Mick Jagger- I don't know, really, but I'll change it while I'm bouncing off the walls!!
Keith Richards- Make me.
Charlie Watts- Ask one of the butlers.
Ronnie Wood- Hmm? nah, I think I'll just let it go till tomorrow.
Roger Daltrey- Well, here's a mike with a nice long cord. If you twirl it like so?
Pete Townshend- No way! Screw the mike- my guitar'd be brilliantly better!
Roger Waters- Get out of my house. Now.
David Gilmour- I'm not going to dignify that with an answer.
Richard Wright- I care? why?
Nick Mason- Smash it to itty bitty pieces with my drumstick.
Syd Barrett- Great, now my lightbulb is against me.
Art Garfunkel- Well, you see, it's like this?
Paul Simon- (rolls eyes) It's quite simple. Are you going to make me go through it?
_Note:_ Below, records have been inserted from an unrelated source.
`src/rtl/shift_led_pkg.sv`:
```
// ---------------------------------------------------------------------------
// shift_led_pkg : mode encoding, bounce direction and counter sizing helper
// Revision 1.0
// ---------------------------------------------------------------------------
`default_nettype none

package shift_led_pkg;

  localparam logic [2:0] MODE_HOLD   = 3'd0;
  localparam logic [2:0] MODE_SHL    = 3'd1;
  localparam logic [2:0] MODE_SHR    = 3'd2;
  localparam logic [2:0] MODE_ROTL   = 3'd3;
  localparam logic [2:0] MODE_ROTR   = 3'd4;
  localparam logic [2:0] MODE_LOAD   = 3'd5;
  localparam logic [2:0] MODE_BOUNCE = 3'd6;

  typedef enum logic {
    DIR_UP   = 1'b0,
    DIR_DOWN = 1'b1
  } dir_e;

  function automatic int clog2(input int unsigned value);
    int          r;
    int unsigned v;
    r = 0;
    v = (value > 0) ? value - 1 : 0;
    while (v > 0) begin
      r = r + 1;
      v = v >> 1;
    end
    return r;
  endfunction

endpackage

`default_nettype wire

```
`src/rtl/tick_gen.sv`:
```
// ---------------------------------------------------------------------------
// tick_gen : clock-enable pulse every DIV enabled cycles, frozen while en=0
// Revision 1.0
// ---------------------------------------------------------------------------
`default_nettype none

module tick_gen
  import shift_led_pkg::*;
#(
  parameter int DIV = 25_000_000
) (
  input  logic CLK,
  input  logic rs,
  input  logic en,
  output logic tick
);

  localparam int            CW   = (clog2(DIV) < 1) ? 1 : clog2(DIV);
  localparam logic [CW-1:0] LAST = CW'(DIV - 1);

  logic [CW-1:0] count_q, count_d;
  // armed_q is high while the counter sits at its last value
  logic          armed_q, armed_d;

  always_comb begin
    count_d = count_q;
    armed_d = armed_q;
    if (en) begin
      count_d = (count_q == LAST) ? '0 : count_q + CW'(1);
      armed_d = (count_d == LAST);
    end
  end

  always_ff @(posedge CLK or posedge rs) begin
    if (rs) begin
      count_q <= '0;
      armed_q <= 1'b0;
    end else begin
      count_q <= count_d;
      armed_q <= armed_d;
    end
  end

  assign tick = armed_q & en;

endmodule

`default_nettype wire

```
`src/rtl/shift_led_ctrl.sv`:
```
// ---------------------------------------------------------------------------
// shift_led_ctrl : tick-paced LED shift / rotate / load / bounce controller
// Revision 1.0
// ---------------------------------------------------------------------------
`default_nettype none

module shift_led_ctrl
  import shift_led_pkg::*;
#(
  parameter int WIDTH = 8,
  parameter int DIV   = 25_000_000
) (
  input  logic             CLK,
  input  logic             rs,
  input  logic             din,
  input  logic             en,
  input  logic [2:0]       mode,
  input  logic [WIDTH-1:0] pdata,
  output logic [WIDTH-1:0] led,
  output logic             tick,
  output logic             dir
);

  logic             tick_w;
  logic             led_onehot;
  logic [WIDTH-1:0] led_q, led_d;
  dir_e             dir_q, dir_d;
  logic [2:0]       last_mode_q, last_mode_d;

  tick_gen #(
    .DIV (DIV)
  ) u_tick_gen (
    .CLK  (CLK),
    .rs   (rs),
    .en   (en),
    .tick (tick_w)
  );

  assign led_onehot = (led_q != '0) && ((led_q & (led_q - WIDTH'(1))) == '0);

  always_comb begin
    led_d       = led_q;
    dir_d       = dir_q;
    last_mode_d = last_mode_q;
    if (tick_w) begin
      last_mode_d = mode;
      case (mode)
        MODE_SHL:  led_d = {led_q[WIDTH-2:0], din};
        MODE_SHR:  led_d = {din, led_q[WIDTH-1:1]};
        MODE_ROTL: led_d = {led_q[WIDTH-2:0], led_q[WIDTH-1]};
        MODE_ROTR: led_d = {led_q[0], led_q[WIDTH-1:1]};
        MODE_LOAD: led_d = pdata;
        MODE_BOUNCE: begin
          // Re-seed whenever bounce was not running or the pattern is corrupt
          if ((last_mode_q != MODE_BOUNCE) || !led_onehot) begin
            led_d = WIDTH'(1);
            dir_d = DIR_UP;
          end else if (dir_q == DIR_UP) begin
            if (led_q[WIDTH-1]) begin
              dir_d = DIR_DOWN;
              led_d = led_q >> 1;
            end else begin
              led_d = led_q << 1;
            end
          end else begin
            if (led_q[0]) begin
              dir_d = DIR_UP;
              led_d = led_q << 1;
            end else begin
              led_d = led_q >> 1;
            end
          end
        end
        default: led_d = led_q;
      endcase
    end
  end

  always_ff @(posedge CLK or posedge rs) begin
    if (rs) begin
      led_q       <= '0;
      dir_q       <= DIR_UP;
      last_mode_q <= MODE_HOLD;
    end else begin
      led_q       <= led_d;
      dir_q       <= dir_d;
      last_mode_q <= last_mode_d;
    end
  end

  assign led  = led_q;
  assign dir  = dir_q;
  assign tick = tick_w;

endmodule

`default_nettype wire

```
Steven Tyler- Well, if I screech high enough, it'll shatter. Problem solved.
Joe Perry-(blank stare)
Joey Kramer- Aww, it's so pretty though?
Brad Whitford- Umm? wait. Four! I say four!
Tom Hamilton- Brad, you're an idiot. It's a rhetorical question.
Jimmy Page- If you don't know, you don't deserve to know.
Robert Plant- Don't ask me such questions.
John Paul Jones- Do I LOOK like I change lightbulbs?
Paul McCartney- I say Let It Be Naked.
Ringo Starr- I think we should leave the lightbulb there and let it change itself on its own free will.
Ozzy Osbourne- Lightbulb? Oh !@#$%^&()*&^%&*()
David Bowie- Lightbulb, you say? Hey Iman!!
Bill Wyman- Hey check out that chick's legs man! Um? what was the question again?
Mick Taylor- You're worried about a stupid lightbulb? Don't quit your day-job, dude.
Rod Stewart- Did you say lightbulb? Whatever, I got places to go and people to see!!